[[ RECORDED DATA, beginning ]]

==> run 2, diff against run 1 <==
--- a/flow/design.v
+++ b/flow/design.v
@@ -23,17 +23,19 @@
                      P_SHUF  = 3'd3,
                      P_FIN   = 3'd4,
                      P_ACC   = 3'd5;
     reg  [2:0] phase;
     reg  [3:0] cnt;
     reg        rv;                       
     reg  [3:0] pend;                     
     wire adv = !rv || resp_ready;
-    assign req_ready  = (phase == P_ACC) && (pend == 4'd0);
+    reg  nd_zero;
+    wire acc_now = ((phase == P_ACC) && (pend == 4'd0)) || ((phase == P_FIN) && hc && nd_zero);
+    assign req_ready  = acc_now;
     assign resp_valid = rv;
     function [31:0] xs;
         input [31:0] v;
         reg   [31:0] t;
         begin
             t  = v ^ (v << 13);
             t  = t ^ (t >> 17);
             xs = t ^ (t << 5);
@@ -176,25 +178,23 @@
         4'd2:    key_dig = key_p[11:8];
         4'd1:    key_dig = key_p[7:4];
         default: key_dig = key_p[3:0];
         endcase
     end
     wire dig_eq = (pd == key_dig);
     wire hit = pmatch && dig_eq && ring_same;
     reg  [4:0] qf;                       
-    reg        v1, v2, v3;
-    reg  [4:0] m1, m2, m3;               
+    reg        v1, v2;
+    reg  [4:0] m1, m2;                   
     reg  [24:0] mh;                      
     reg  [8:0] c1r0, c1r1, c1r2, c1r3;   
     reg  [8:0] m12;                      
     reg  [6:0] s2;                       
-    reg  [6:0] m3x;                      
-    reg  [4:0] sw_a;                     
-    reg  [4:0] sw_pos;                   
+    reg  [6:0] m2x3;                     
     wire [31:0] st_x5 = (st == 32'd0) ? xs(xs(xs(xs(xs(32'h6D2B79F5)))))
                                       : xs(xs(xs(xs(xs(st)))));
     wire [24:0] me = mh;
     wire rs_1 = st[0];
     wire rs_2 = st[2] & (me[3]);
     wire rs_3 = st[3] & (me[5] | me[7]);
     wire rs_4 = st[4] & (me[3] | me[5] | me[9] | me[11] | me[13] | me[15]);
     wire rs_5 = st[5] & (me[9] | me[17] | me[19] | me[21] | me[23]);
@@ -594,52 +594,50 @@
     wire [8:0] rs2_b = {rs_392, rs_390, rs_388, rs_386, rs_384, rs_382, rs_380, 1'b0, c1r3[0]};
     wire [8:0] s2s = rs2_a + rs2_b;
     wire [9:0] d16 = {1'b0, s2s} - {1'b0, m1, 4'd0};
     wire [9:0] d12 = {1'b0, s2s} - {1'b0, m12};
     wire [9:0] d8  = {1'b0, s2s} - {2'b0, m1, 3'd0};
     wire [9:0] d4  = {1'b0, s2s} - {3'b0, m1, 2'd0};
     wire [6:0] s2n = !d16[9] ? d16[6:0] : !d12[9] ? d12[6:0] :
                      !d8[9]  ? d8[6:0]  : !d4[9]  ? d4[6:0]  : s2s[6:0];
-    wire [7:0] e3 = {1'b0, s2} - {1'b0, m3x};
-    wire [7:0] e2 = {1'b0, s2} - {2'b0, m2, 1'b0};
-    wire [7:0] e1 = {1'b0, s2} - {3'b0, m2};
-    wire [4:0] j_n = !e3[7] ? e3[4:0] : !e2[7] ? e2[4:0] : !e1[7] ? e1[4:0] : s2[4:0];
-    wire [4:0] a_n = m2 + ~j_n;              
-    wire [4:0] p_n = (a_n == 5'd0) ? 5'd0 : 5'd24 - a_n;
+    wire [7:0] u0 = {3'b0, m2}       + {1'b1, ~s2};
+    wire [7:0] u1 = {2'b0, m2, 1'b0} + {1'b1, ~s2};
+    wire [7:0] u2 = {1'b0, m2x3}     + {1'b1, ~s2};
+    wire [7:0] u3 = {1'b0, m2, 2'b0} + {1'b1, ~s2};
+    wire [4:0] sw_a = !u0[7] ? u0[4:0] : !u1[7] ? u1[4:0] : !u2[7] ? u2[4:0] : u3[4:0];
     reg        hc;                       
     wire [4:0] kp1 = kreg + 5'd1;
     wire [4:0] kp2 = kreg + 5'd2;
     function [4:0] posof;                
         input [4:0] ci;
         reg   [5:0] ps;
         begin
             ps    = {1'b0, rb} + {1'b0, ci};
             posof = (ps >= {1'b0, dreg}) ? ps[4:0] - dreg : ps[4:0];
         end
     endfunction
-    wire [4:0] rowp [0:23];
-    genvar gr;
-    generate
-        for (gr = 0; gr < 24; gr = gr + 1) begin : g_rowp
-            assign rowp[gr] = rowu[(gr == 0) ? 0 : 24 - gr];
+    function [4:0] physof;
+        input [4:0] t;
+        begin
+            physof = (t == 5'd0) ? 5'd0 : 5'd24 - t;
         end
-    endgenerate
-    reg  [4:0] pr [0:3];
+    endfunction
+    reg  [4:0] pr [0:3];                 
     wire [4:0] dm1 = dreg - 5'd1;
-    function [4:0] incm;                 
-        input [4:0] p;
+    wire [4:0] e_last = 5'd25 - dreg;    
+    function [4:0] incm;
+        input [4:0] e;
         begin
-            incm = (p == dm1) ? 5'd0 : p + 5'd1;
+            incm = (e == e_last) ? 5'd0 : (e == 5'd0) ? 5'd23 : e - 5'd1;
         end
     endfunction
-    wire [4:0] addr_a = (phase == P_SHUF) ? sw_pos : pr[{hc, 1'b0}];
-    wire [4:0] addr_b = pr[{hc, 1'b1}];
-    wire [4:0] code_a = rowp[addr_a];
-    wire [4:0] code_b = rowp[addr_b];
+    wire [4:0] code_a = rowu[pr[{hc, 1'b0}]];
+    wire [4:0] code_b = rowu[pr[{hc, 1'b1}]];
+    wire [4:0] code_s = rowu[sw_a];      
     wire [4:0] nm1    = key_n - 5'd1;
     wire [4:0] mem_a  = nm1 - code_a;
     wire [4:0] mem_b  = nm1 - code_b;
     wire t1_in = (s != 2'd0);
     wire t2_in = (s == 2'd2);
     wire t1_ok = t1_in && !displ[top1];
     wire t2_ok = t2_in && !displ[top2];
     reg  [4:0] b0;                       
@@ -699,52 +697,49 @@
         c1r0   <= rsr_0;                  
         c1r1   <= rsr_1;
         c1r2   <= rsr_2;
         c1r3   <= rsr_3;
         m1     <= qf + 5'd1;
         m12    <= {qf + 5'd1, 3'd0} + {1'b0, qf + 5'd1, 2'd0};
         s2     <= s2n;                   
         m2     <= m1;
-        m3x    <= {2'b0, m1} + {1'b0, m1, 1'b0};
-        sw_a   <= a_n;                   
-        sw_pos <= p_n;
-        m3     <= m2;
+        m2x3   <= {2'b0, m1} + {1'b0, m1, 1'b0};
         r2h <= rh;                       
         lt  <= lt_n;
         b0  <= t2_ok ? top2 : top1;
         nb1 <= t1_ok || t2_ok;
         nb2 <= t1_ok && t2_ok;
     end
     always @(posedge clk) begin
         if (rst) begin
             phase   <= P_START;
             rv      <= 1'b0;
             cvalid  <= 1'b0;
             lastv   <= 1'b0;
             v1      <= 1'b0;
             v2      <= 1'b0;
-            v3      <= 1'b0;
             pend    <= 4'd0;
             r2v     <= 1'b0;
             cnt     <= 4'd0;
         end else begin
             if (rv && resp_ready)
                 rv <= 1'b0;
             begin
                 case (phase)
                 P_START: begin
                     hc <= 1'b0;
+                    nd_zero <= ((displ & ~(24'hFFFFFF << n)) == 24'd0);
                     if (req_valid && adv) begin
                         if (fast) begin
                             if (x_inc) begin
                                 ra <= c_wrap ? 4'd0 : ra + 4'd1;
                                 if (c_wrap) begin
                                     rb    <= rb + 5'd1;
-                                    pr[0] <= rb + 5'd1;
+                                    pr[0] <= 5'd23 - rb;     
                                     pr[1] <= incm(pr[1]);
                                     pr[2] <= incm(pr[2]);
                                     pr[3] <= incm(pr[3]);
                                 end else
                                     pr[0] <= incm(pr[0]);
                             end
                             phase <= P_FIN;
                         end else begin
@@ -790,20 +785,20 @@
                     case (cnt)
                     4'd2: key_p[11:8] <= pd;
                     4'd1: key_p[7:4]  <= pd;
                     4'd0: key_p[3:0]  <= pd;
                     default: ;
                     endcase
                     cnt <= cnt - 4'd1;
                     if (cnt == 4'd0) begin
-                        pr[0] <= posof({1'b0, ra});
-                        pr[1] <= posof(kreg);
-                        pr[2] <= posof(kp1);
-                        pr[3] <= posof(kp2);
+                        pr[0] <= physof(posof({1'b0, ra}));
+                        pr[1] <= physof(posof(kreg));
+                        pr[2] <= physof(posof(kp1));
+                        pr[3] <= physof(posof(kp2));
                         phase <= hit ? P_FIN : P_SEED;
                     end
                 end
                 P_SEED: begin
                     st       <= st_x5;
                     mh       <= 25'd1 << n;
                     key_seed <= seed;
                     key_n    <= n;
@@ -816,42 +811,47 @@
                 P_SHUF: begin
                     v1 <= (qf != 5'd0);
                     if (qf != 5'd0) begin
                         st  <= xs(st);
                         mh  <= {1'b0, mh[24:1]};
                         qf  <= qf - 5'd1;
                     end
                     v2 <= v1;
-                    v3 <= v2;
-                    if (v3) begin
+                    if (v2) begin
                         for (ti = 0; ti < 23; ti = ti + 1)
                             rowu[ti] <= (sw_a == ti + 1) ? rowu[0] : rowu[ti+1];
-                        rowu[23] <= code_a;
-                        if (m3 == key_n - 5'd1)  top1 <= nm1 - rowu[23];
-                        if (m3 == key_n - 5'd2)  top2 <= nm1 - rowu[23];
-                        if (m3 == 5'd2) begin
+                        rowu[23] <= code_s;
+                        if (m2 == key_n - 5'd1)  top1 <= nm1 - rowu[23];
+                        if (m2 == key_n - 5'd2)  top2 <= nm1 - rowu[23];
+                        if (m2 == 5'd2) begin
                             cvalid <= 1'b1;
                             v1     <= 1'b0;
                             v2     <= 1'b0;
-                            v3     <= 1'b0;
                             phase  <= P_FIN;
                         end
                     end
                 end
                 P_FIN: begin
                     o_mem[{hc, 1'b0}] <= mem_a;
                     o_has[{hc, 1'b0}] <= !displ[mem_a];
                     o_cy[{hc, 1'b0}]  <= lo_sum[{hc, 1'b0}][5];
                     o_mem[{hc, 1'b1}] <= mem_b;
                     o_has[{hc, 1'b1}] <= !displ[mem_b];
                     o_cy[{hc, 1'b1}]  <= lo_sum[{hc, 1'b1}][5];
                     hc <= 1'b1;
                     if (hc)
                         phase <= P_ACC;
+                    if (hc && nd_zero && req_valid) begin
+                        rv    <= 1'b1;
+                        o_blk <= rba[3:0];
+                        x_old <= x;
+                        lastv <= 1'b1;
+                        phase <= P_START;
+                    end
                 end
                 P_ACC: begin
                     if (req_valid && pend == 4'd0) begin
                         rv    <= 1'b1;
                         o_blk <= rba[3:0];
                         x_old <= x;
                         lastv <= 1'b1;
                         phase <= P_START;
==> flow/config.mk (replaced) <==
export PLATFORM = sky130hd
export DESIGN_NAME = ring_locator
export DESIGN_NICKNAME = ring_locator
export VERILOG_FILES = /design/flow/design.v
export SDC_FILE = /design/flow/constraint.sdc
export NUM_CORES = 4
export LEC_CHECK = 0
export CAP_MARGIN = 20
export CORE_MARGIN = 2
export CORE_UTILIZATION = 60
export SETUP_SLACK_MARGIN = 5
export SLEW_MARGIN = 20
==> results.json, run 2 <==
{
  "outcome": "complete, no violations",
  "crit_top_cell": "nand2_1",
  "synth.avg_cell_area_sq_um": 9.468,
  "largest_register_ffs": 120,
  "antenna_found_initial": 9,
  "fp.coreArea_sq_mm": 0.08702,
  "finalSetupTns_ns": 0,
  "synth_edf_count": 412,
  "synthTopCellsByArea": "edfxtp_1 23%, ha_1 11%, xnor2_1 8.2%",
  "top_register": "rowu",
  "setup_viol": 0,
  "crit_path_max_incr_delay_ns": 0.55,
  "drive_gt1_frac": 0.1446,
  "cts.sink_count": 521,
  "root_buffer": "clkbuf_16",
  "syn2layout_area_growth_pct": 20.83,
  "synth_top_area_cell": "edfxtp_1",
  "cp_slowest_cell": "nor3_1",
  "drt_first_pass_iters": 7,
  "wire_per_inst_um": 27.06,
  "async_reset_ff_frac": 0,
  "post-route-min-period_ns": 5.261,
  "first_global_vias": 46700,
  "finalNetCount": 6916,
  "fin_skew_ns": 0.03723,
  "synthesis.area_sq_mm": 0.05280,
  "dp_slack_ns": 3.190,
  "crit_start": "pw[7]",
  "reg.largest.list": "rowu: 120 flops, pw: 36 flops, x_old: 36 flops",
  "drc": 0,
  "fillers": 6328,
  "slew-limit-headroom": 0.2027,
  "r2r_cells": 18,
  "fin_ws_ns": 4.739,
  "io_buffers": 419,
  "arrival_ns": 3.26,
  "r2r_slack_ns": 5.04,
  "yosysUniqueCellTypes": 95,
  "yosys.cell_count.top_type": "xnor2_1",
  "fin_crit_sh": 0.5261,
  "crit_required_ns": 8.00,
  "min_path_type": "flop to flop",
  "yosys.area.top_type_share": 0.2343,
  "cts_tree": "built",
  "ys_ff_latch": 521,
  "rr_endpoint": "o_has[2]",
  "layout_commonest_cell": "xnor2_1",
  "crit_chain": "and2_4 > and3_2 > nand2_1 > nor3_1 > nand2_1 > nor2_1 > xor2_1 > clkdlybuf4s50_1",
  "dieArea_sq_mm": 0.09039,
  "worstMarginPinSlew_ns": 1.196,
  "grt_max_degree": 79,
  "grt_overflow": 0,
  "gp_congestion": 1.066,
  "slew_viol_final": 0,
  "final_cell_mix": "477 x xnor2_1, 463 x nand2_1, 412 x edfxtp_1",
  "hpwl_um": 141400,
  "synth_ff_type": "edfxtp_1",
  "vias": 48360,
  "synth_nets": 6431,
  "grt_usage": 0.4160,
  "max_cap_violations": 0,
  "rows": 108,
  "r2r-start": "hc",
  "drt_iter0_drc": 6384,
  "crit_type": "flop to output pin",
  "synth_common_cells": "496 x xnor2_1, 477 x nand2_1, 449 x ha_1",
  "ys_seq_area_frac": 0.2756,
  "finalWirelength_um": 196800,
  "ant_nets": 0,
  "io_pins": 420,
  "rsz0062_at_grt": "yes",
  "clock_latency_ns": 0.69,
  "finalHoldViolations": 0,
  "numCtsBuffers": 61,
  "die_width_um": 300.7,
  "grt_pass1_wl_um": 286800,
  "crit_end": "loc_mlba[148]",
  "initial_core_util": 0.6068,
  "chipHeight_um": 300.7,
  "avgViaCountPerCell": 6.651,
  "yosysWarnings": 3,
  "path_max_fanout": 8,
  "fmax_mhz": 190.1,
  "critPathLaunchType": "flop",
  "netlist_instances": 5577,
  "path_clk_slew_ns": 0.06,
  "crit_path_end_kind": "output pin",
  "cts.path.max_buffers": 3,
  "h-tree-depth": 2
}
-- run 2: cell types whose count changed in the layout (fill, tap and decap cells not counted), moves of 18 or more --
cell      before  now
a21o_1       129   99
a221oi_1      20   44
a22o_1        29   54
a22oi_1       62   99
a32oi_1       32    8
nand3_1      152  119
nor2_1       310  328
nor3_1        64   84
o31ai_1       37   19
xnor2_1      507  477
This is an optimization exercise on Yosys and OpenROAD, whose aim is small area, not a production implementation. At most, simulation tests tie the RTL to the original design; equivalence was not proved. No functional check of the RTL was part of runs 1 and 2. No activity file was given, so power comes from the tool's default toggle rates.

==> flow/design.v <==
`default_nettype none
module vdx_istore_ecc (
    input  wire          clk,
    input  wire          rst,
    input  wire          wr_valid,
    input  wire [79:0]   wr_data,
    output reg           enc_valid,
    output reg  [7:0]    enc_chk,
    input  wire [3:0]    rd_valid,
    input  wire [351:0]  rd_word,
    output reg  [3:0]    chk_valid,
    output wire [7:0]    chk_status,
    output wire [319:0]  chk_data,
    output wire [3:0]    wb_valid,
    output wire [31:0]   wb_chk,
    input  wire          cnt_clr,
    output reg  [15:0]   ce_cnt
);
    wire [7:0] wr_chk;
    vdx_enc u_enc (.d(wr_data), .c(wr_chk));
    always @(posedge clk) begin
        enc_valid <= wr_valid & ~rst;
        enc_chk   <= wr_chk;
    end
    reg [3:0]   s1_valid;
    reg [351:0] s1_word;
    reg [351:0] s2_word;
    always @(posedge clk) begin
        s1_valid  <= rd_valid & {4{~rst}};
        s1_word   <= rd_word;
        chk_valid <= s1_valid & {4{~rst}};
        s2_word   <= s1_word;
    end
    genvar g, k;
    generate
        for (g = 0; g < 4; g = g + 1) begin : g_lane
            wire [87:0] w = s2_word[g*88 +: 88];
            wire [6:0]  s;
            wire        p;
            vdx_syn u_syn (.w(w), .s(s), .p(p));
            wire nz   = |s;
            wire big  = s[6] & (s[5] | (s[4] & s[3]));    
            wire [1:0] status = {(p ^ nz) | (p & big), nz};
            wire [7:0]  lo;
            wire [10:0] hi;
            for (k = 0; k < 8; k = k + 1) begin : g_lo
                assign lo[k] = (s[2:0] == k);
            end
            for (k = 0; k < 11; k = k + 1) begin : g_hi
                assign hi[k] = p & (s[6:3] == k);
            end
            wire [79:0] data;
            wire [7:0]  chk;
            vdx_fix u_fix0 (.d(w[0]), .h(hi[0]), .l(lo[3]), .y(data[0]));
            vdx_fix u_fix1 (.d(w[1]), .h(hi[0]), .l(lo[5]), .y(data[1]));
            vdx_fix u_fix2 (.d(w[2]), .h(hi[0]), .l(lo[6]), .y(data[2]));
            vdx_fix u_fix3 (.d(w[3]), .h(hi[0]), .l(lo[7]), .y(data[3]));
            vdx_fix u_fix4 (.d(w[4]), .h(hi[1]), .l(lo[1]), .y(data[4]));
            vdx_fix u_fix5 (.d(w[5]), .h(hi[1]), .l(lo[2]), .y(data[5]));
            vdx_fix u_fix6 (.d(w[6]), .h(hi[1]), .l(lo[3]), .y(data[6]));
            vdx_fix u_fix7 (.d(w[7]), .h(hi[1]), .l(lo[4]), .y(data[7]));
            vdx_fix u_fix8 (.d(w[8]), .h(hi[1]), .l(lo[5]), .y(data[8]));
            vdx_fix u_fix9 (.d(w[9]), .h(hi[1]), .l(lo[6]), .y(data[9]));
            vdx_fix u_fix10 (.d(w[10]), .h(hi[1]), .l(lo[7]), .y(data[10]));
            vdx_fix u_fix11 (.d(w[11]), .h(hi[2]), .l(lo[1]), .y(data[11]));
            vdx_fix u_fix12 (.d(w[12]), .h(hi[2]), .l(lo[2]), .y(data[12]));
            vdx_fix u_fix13 (.d(w[13]), .h(hi[2]), .l(lo[3]), .y(data[13]));
            vdx_fix u_fix14 (.d(w[14]), .h(hi[2]), .l(lo[4]), .y(data[14]));
            vdx_fix u_fix15 (.d(w[15]), .h(hi[2]), .l(lo[5]), .y(data[15]));
            vdx_fix u_fix16 (.d(w[16]), .h(hi[2]), .l(lo[6]), .y(data[16]));
            vdx_fix u_fix17 (.d(w[17]), .h(hi[2]), .l(lo[7]), .y(data[17]));
            vdx_fix u_fix18 (.d(w[18]), .h(hi[3]), .l(lo[0]), .y(data[18]));
            vdx_fix u_fix19 (.d(w[19]), .h(hi[3]), .l(lo[1]), .y(data[19]));
            vdx_fix u_fix20 (.d(w[20]), .h(hi[3]), .l(lo[2]), .y(data[20]));
            vdx_fix u_fix21 (.d(w[21]), .h(hi[3]), .l(lo[3]), .y(data[21]));
            vdx_fix u_fix22 (.d(w[22]), .h(hi[3]), .l(lo[4]), .y(data[22]));
            vdx_fix u_fix23 (.d(w[23]), .h(hi[3]), .l(lo[5]), .y(data[23]));
            vdx_fix u_fix24 (.d(w[24]), .h(hi[3]), .l(lo[6]), .y(data[24]));
            vdx_fix u_fix25 (.d(w[25]), .h(hi[3]), .l(lo[7]), .y(data[25]));
            vdx_fix u_fix26 (.d(w[26]), .h(hi[4]), .l(lo[1]), .y(data[26]));
            vdx_fix u_fix27 (.d(w[27]), .h(hi[4]), .l(lo[2]), .y(data[27]));
            vdx_fix u_fix28 (.d(w[28]), .h(hi[4]), .l(lo[3]), .y(data[28]));
            vdx_fix u_fix29 (.d(w[29]), .h(hi[4]), .l(lo[4]), .y(data[29]));
            vdx_fix u_fix30 (.d(w[30]), .h(hi[4]), .l(lo[5]), .y(data[30]));
            vdx_fix u_fix31 (.d(w[31]), .h(hi[4]), .l(lo[6]), .y(data[31]));
            vdx_fix u_fix32 (.d(w[32]), .h(hi[4]), .l(lo[7]), .y(data[32]));
            vdx_fix u_fix33 (.d(w[33]), .h(hi[5]), .l(lo[0]), .y(data[33]));
            vdx_fix u_fix34 (.d(w[34]), .h(hi[5]), .l(lo[1]), .y(data[34]));
            vdx_fix u_fix35 (.d(w[35]), .h(hi[5]), .l(lo[2]), .y(data[35]));
            vdx_fix u_fix36 (.d(w[36]), .h(hi[5]), .l(lo[3]), .y(data[36]));
            vdx_fix u_fix37 (.d(w[37]), .h(hi[5]), .l(lo[4]), .y(data[37]));
            vdx_fix u_fix38 (.d(w[38]), .h(hi[5]), .l(lo[5]), .y(data[38]));
            vdx_fix u_fix39 (.d(w[39]), .h(hi[5]), .l(lo[6]), .y(data[39]));
            vdx_fix u_fix40 (.d(w[40]), .h(hi[5]), .l(lo[7]), .y(data[40]));
            vdx_fix u_fix41 (.d(w[41]), .h(hi[6]), .l(lo[0]), .y(data[41]));
            vdx_fix u_fix42 (.d(w[42]), .h(hi[6]), .l(lo[1]), .y(data[42]));
            vdx_fix u_fix43 (.d(w[43]), .h(hi[6]), .l(lo[2]), .y(data[43]));
            vdx_fix u_fix44 (.d(w[44]), .h(hi[6]), .l(lo[3]), .y(data[44]));
            vdx_fix u_fix45 (.d(w[45]), .h(hi[6]), .l(lo[4]), .y(data[45]));
            vdx_fix u_fix46 (.d(w[46]), .h(hi[6]), .l(lo[5]), .y(data[46]));
            vdx_fix u_fix47 (.d(w[47]), .h(hi[6]), .l(lo[6]), .y(data[47]));
            vdx_fix u_fix48 (.d(w[48]), .h(hi[6]), .l(lo[7]), .y(data[48]));
            vdx_fix u_fix49 (.d(w[49]), .h(hi[7]), .l(lo[0]), .y(data[49]));
            vdx_fix u_fix50 (.d(w[50]), .h(hi[7]), .l(lo[1]), .y(data[50]));
            vdx_fix u_fix51 (.d(w[51]), .h(hi[7]), .l(lo[2]), .y(data[51]));
            vdx_fix u_fix52 (.d(w[52]), .h(hi[7]), .l(lo[3]), .y(data[52]));
            vdx_fix u_fix53 (.d(w[53]), .h(hi[7]), .l(lo[4]), .y(data[53]));
            vdx_fix u_fix54 (.d(w[54]), .h(hi[7]), .l(lo[5]), .y(data[54]));
            vdx_fix u_fix55 (.d(w[55]), .h(hi[7]), .l(lo[6]), .y(data[55]));
            vdx_fix u_fix56 (.d(w[56]), .h(hi[7]), .l(lo[7]), .y(data[56]));
            vdx_fix u_fix57 (.d(w[57]), .h(hi[8]), .l(lo[1]), .y(data[57]));
            vdx_fix u_fix58 (.d(w[58]), .h(hi[8]), .l(lo[2]), .y(data[58]));
            vdx_fix u_fix59 (.d(w[59]), .h(hi[8]), .l(lo[3]), .y(data[59]));
            vdx_fix u_fix60 (.d(w[60]), .h(hi[8]), .l(lo[4]), .y(data[60]));
            vdx_fix u_fix61 (.d(w[61]), .h(hi[8]), .l(lo[5]), .y(data[61]));
            vdx_fix u_fix62 (.d(w[62]), .h(hi[8]), .l(lo[6]), .y(data[62]));
            vdx_fix u_fix63 (.d(w[63]), .h(hi[8]), .l(lo[7]), .y(data[63]));
            vdx_fix u_fix64 (.d(w[64]), .h(hi[9]), .l(lo[0]), .y(data[64]));
            vdx_fix u_fix65 (.d(w[65]), .h(hi[9]), .l(lo[1]), .y(data[65]));
            vdx_fix u_fix66 (.d(w[66]), .h(hi[9]), .l(lo[2]), .y(data[66]));
            vdx_fix u_fix67 (.d(w[67]), .h(hi[9]), .l(lo[3]), .y(data[67]));
            vdx_fix u_fix68 (.d(w[68]), .h(hi[9]), .l(lo[4]), .y(data[68]));
            vdx_fix u_fix69 (.d(w[69]), .h(hi[9]), .l(lo[5]), .y(data[69]));
            vdx_fix u_fix70 (.d(w[70]), .h(hi[9]), .l(lo[6]), .y(data[70]));
            vdx_fix u_fix71 (.d(w[71]), .h(hi[9]), .l(lo[7]), .y(data[71]));
            vdx_fix u_fix72 (.d(w[72]), .h(hi[10]), .l(lo[0]), .y(data[72]));
            vdx_fix u_fix73 (.d(w[73]), .h(hi[10]), .l(lo[1]), .y(data[73]));
            vdx_fix u_fix74 (.d(w[74]), .h(hi[10]), .l(lo[2]), .y(data[74]));
            vdx_fix u_fix75 (.d(w[75]), .h(hi[10]), .l(lo[3]), .y(data[75]));
            vdx_fix u_fix76 (.d(w[76]), .h(hi[10]), .l(lo[4]), .y(data[76]));
            vdx_fix u_fix77 (.d(w[77]), .h(hi[10]), .l(lo[5]), .y(data[77]));
            vdx_fix u_fix78 (.d(w[78]), .h(hi[10]), .l(lo[6]), .y(data[78]));
            vdx_fix u_fix79 (.d(w[79]), .h(hi[10]), .l(lo[7]), .y(data[79]));
            vdx_fix u_fixc0 (.d(w[80]), .h(hi[0]), .l(lo[1]), .y(chk[0]));
            vdx_fix u_fixc1 (.d(w[81]), .h(hi[0]), .l(lo[2]), .y(chk[1]));
            vdx_fix u_fixc2 (.d(w[82]), .h(hi[0]), .l(lo[4]), .y(chk[2]));
            vdx_fix u_fixc3 (.d(w[83]), .h(hi[1]), .l(lo[0]), .y(chk[3]));
            vdx_fix u_fixc4 (.d(w[84]), .h(hi[2]), .l(lo[0]), .y(chk[4]));
            vdx_fix u_fixc5 (.d(w[85]), .h(hi[4]), .l(lo[0]), .y(chk[5]));
            vdx_fix u_fixc6 (.d(w[86]), .h(hi[8]), .l(lo[0]), .y(chk[6]));
            vdx_fix u_fixc7 (.d(w[87]), .h(hi[0]), .l(lo[0]), .y(chk[7]));
            assign chk_status[g*2 +: 2] = status;
            assign chk_data[g*80 +: 80] = data;
            assign wb_chk[g*8 +: 8]     = chk;
            assign wb_valid[g]          = chk_valid[g] & (status[0] ^ status[1]);
        end
    endgenerate
    wire a0, a1, n0, b1, n1, n2;
    vdx_fa u_pc0 (.a(wb_valid[0]), .b(wb_valid[1]), .c(wb_valid[2]), .s(a0), .co(a1));
    vdx_ha u_pc1 (.a(a0), .b(wb_valid[3]), .s(n0), .co(b1));
    vdx_ha u_pc2 (.a(a1), .b(b1), .s(n1), .co(n2));
    wire [16:0] c;
    wire [15:0] sum;
    assign c[0] = 1'b0;
    vdx_ha u_s0 (.a(ce_cnt[0]), .b(n0), .s(sum[0]), .co(c[1]));
    vdx_fa u_s1 (.a(ce_cnt[1]), .b(n1), .c(c[1]), .s(sum[1]), .co(c[2]));
    vdx_fa u_s2 (.a(ce_cnt[2]), .b(n2), .c(c[2]), .s(sum[2]), .co(c[3]));
    genvar i;
    generate
        for (i = 3; i < 16; i = i + 1) begin : g_inc
            vdx_ha u_s (.a(ce_cnt[i]), .b(c[i]), .s(sum[i]), .co(c[i+1]));
        end
    endgenerate
    always @(posedge clk) begin
        if (rst || cnt_clr)
            ce_cnt <= 16'd0;
        else
            ce_cnt <= sum | {16{c[16]}};
    end
endmodule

[[ RECORDED DATA, end ]]

WHAT THE TASK REQUIRES:
In the data above, which lines lie between the line with "nb1 <= t1_ok || t2_ok;" and the line with "pr[0] <= incm(pr[0]);", inclusive? Print those lines exactly and nothing else.

EXERCISE RESULT:
         nb1 <= t1_ok || t2_ok;
         nb2 <= t1_ok && t2_ok;
     end
     always @(posedge clk) begin
         if (rst) begin
             phase   <= P_START;
             rv      <= 1'b0;
             cvalid  <= 1'b0;
             lastv   <= 1'b0;
             v1      <= 1'b0;
             v2      <= 1'b0;
-            v3      <= 1'b0;
             pend    <= 4'd0;
             r2v     <= 1'b0;
             cnt     <= 4'd0;
         end else begin
             if (rv && resp_ready)
                 rv <= 1'b0;
             begin
                 case (phase)
                 P_START: begin
                     hc <= 1'b0;
+                    nd_zero <= ((displ & ~(24'hFFFFFF << n)) == 24'd0);
                     if (req_valid && adv) begin
                         if (fast) begin
                             if (x_inc) begin
                                 ra <= c_wrap ? 4'd0 : ra + 4'd1;
                                 if (c_wrap) begin
                                     rb    <= rb + 5'd1;
-                                    pr[0] <= rb + 5'd1;
+                                    pr[0] <= 5'd23 - rb;     
                                     pr[1] <= incm(pr[1]);
                                     pr[2] <= incm(pr[2]);
                                     pr[3] <= incm(pr[3]);
                                 end else
                                     pr[0] <= incm(pr[0]);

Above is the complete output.